§ **WHAT YOU HAVE TO DO**: Where does the word "flow" show up in the records? Copy every line that holds it.

===== LISTED RECORDS

Source: an optimization exercise on an open RTL-to-GDS flow (aim: a short achievable clock period and few clock cycles). Production flows keep margins and buffers that such runs may drop.
The RTL was checked by simulation tests, not by an equivalence proof against the original design.
Power and IR drop assume default switching activity.

==> xenon <==
==> flow/design.v <==
module vm16_core (
    input  wire        clk,
    input  wire        rst,         
    output wire        mem_req,
    output wire        mem_we,
    output wire [15:0] mem_addr,
    output wire [15:0] mem_wdata,
    input  wire [15:0] mem_rdata,
    input  wire        mem_ready,
    input  wire        in_valid,
    input  wire [7:0]  in_data,
    output wire        in_ready,
    output wire        out_valid,
    output wire [7:0]  out_data,
    input  wire        out_ready,
    output wire        halted
);
    localparam [15:0] RESET_PC = 16'h3000;
    localparam EX   = 0,    
               LD   = 1,    
               ST   = 2,    
               IND  = 3,    
               GETC = 4,    
               OUT  = 5,    
               SRD  = 6,    
               SLO  = 7,    
               SHI  = 8,    
               INP  = 9,    
               INW  = 10,   
               INE  = 11,   
               HMSG = 12,   
               HLT  = 13;   
    localparam NS = 14;
    reg [NS-1:0] st;
    reg [15:0] regs [0:7];
    reg [2:0]  cond;
    reg        iv;           
    reg [15:0] ir;
    reg [15:0] ipc;          
    reg [15:0] ipc1;         
    reg [15:0] tgt;          
    reg [15:0] fa;           
    reg [15:0] mar;          
    reg d_br, d_jsr, d_jsrr, d_jmp, d_add, d_and, d_not, d_lea;
    reg d_ld, d_ldr, d_ldi, d_st, d_str, d_sti;
    reg t_getc, t_out, t_puts, t_in, t_putsp, t_halt;
    reg [2:0]  ldr;          
    reg        is_sti;
    reg        putsp;
    reg [15:0] wdata;
    reg [15:0] word;
    reg [7:0]  obyte;
    reg [2:0]  msg_idx;
    wire        xv   = st[EX] & iv;
    wire [2:0]  dr   = ir[11:9];
    wire [2:0]  sr1  = ir[8:6];
    wire [2:0]  sr2  = ir[2:0];
    wire [15:0] imm5 = {{11{ir[4]}}, ir[4:0]};
    wire [15:0] off6 = {{10{ir[5]}}, ir[5:0]};
    wire [15:0] sr1_val = regs[sr1];
    wire [15:0] sr2_val = regs[sr2];
    wire [15:0] dr_val  = regs[dr];
    wire [15:0] r0_val  = regs[0];
    wire [15:0] opnd2   = ir[5] ? imm5 : sr2_val;
    wire take_rel = xv & ((d_br & ((dr & cond) != 3'b000)) | d_jsr);
    wire take_jmp = xv & (d_jmp | d_jsrr);
    assign mem_addr = take_rel ? tgt : (take_jmp ? sr1_val : mar);
    assign mem_req  = st[EX] | st[LD] | st[ST] | st[IND] | st[SRD];
    assign mem_we   = st[ST];
    assign mem_wdata = wdata;
    assign in_ready  = st[GETC] | st[INW];
    assign out_valid = st[OUT] | st[SLO] | st[SHI] | st[INP] | st[INE] | st[HMSG];
    assign out_data  = obyte;
    assign halted    = st[HLT];
    wire mem_done = mem_req & mem_ready;
    wire fetch_done = st[EX] & mem_ready;
    wire in_done  = in_ready & in_valid;
    wire out_done = out_valid & out_ready;
    wire [15:0] alu_res = d_add ? sr1_val + opnd2 :
                          d_and ? sr1_val & opnd2 :
                          d_not ? ~sr1_val : tgt;
    wire        alu_wr  = d_add | d_and | d_not | d_lea;
    wire [15:0] ea      = (d_ldr | d_str) ? sr1_val + off6 : tgt;
    wire        memop   = d_ld | d_ldr | d_ldi | d_st | d_str | d_sti;
    function [2:0] flags_of(input [15:0] v);
        if (v == 16'h0000)  flags_of = 3'b010;
        else if (v[15])     flags_of = 3'b100;
        else                flags_of = 3'b001;
    endfunction
    wire [15:0] fpc   = mem_addr;
    wire [15:0] fpc1  = mem_addr + 16'd1;
    wire [15:0] rd    = mem_rdata;
    wire [3:0]  fop   = rd[15:12];
    wire [15:0] foff  = (fop == 4'h4) ? {{5{rd[10]}}, rd[10:0]} : {{7{rd[8]}}, rd[8:0]};
    wire [15:0] ftgt  = fpc1 + foff;
    wire        ftrap = (fop == 4'hF);
    integer i;
    always @(posedge clk) begin
        if (rst) begin
            for (i = 0; i < 8; i = i + 1)
                regs[i] <= 16'h0000;
            cond    <= 3'b000;
            st      <= {{(NS-1){1'b0}}, 1'b1};
            iv      <= 1'b0;
            fa      <= RESET_PC;
            mar     <= RESET_PC;
        end else begin
            if (st[EX]) begin
                iv <= mem_ready;
                fa <= mem_ready ? fpc1 : fpc;
                mar <= mem_ready ? fpc1 : fpc;
                if (mem_ready) begin
                    ir     <= rd;
                    ipc    <= fpc;
                    ipc1   <= fpc1;
                    tgt    <= ftgt;
                    d_br   <= fop == 4'h0;
                    d_add  <= fop == 4'h1;
                    d_ld   <= fop == 4'h2;
                    d_st   <= fop == 4'h3;
                    d_jsr  <= fop == 4'h4 &  rd[11];
                    d_jsrr <= fop == 4'h4 & ~rd[11];
                    d_and  <= fop == 4'h5;
                    d_ldr  <= fop == 4'h6;
                    d_str  <= fop == 4'h7;
                    d_not  <= fop == 4'h9;
                    d_ldi  <= fop == 4'hA;
                    d_sti  <= fop == 4'hB;
                    d_jmp  <= fop == 4'hC;
                    d_lea  <= fop == 4'hE;
                    t_getc  <= ftrap & (rd[7:0] == 8'h20);
                    t_out   <= ftrap & (rd[7:0] == 8'h21);
                    t_puts  <= ftrap & ((rd[7:0] == 8'h22) | (rd[7:0] == 8'h24));
                    t_putsp <= rd[7:0] == 8'h24;
                    t_in    <= ftrap & (rd[7:0] == 8'h23);
                    t_halt  <= ftrap & (rd[7:0] == 8'h25);
                end
                if (iv) begin
                    if (alu_wr) begin
                        regs[dr] <= alu_res;
                        cond     <= flags_of(alu_res);
                    end
                    if (d_jsr | d_jsrr)
                        regs[7] <= ipc1;
                    ldr    <= dr;
                    is_sti <= d_sti;
                    wdata  <= dr_val;
                    putsp  <= t_putsp;
                    msg_idx <= 3'd0;
                    if (memop) begin
                        mar <= ea;
                        st  <= (d_ldi | d_sti) ? (1 << IND) :
                               (d_st | d_str)  ? (1 << ST)  : (1 << LD);
                    end
                    if (t_getc)
                        st <= 1 << GETC;
                    if (t_out) begin
                        st    <= 1 << OUT;
                        obyte <= r0_val[7:0];
                    end
                    if (t_puts) begin
                        st  <= 1 << SRD;
                        mar <= r0_val;
                    end
                    if (t_in) begin
                        st    <= 1 << INP;
                        obyte <= 8'h3E;
                    end
                    if (t_halt) begin
                        st    <= 1 << HMSG;
                        obyte <= 8'h48;
                    end
                end
            end
            if (st[LD] & mem_ready) begin
                regs[ldr] <= rd;
                cond      <= flags_of(rd);
                st        <= 1 << EX;
                mar       <= fa;
            end
            if (st[ST] & mem_ready) begin
                st <= 1 << EX;
                if (iv && mar == ipc) begin
                    iv  <= 1'b0;
                    fa  <= ipc;
                    mar <= ipc;
                end else begin
                    mar <= fa;
                end
            end
            if (st[IND] & mem_ready) begin
                mar <= rd;
                st  <= is_sti ? (1 << ST) : (1 << LD);
            end
            if (st[GETC] & in_valid) begin
                regs[0] <= {8'h00, in_data};
                st      <= 1 << EX;
                mar     <= fa;
            end
            if (st[OUT] & out_ready) begin
                st  <= 1 << EX;
                mar <= fa;
            end
            if (st[SRD] & mem_ready) begin
                word <= rd;
                if (rd == 16'h0000) begin
                    st  <= 1 << EX;
                    mar <= fa;
                end else begin
                    st    <= 1 << SLO;
                    obyte <= rd[7:0];
                    mar   <= mar + 16'd1;
                end
            end
            if (st[SLO] & out_ready) begin
                if (putsp && word[15:8] != 8'h00) begin
                    st    <= 1 << SHI;
                    obyte <= word[15:8];
                end else begin
                    st    <= 1 << SRD;
                end
            end
            if (st[SHI] & out_ready)
                st <= 1 << SRD;
            if (st[INP] & out_ready) begin
                if (msg_idx == 3'd0) begin
                    msg_idx <= 3'd1;
                    obyte   <= 8'h20;
                end else begin
                    st <= 1 << INW;
                end
            end
            if (st[INW] & in_valid) begin
                regs[0] <= {8'h00, in_data};
                obyte   <= in_data;
                st      <= 1 << INE;
            end
            if (st[INE] & out_ready) begin
                st  <= 1 << EX;
                mar <= fa;
            end
            if (st[HMSG] & out_ready) begin
                msg_idx <= msg_idx + 3'd1;
                case (msg_idx)
                    3'd0: obyte <= 8'h41;
                    3'd1: obyte <= 8'h4C;
                    3'd2: obyte <= 8'h54;
                    3'd3: obyte <= 8'h0A;
                    default: st <= 1 << HLT;
                endcase
            end
        end
    end
endmodule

==========

§ **EXERCISE RESULT**:
Source: an optimization exercise on an open RTL-to-GDS flow (aim: a short achievable clock period and few clock cycles). Production flows keep margins and buffers that such runs may drop.
==> flow/design.v <==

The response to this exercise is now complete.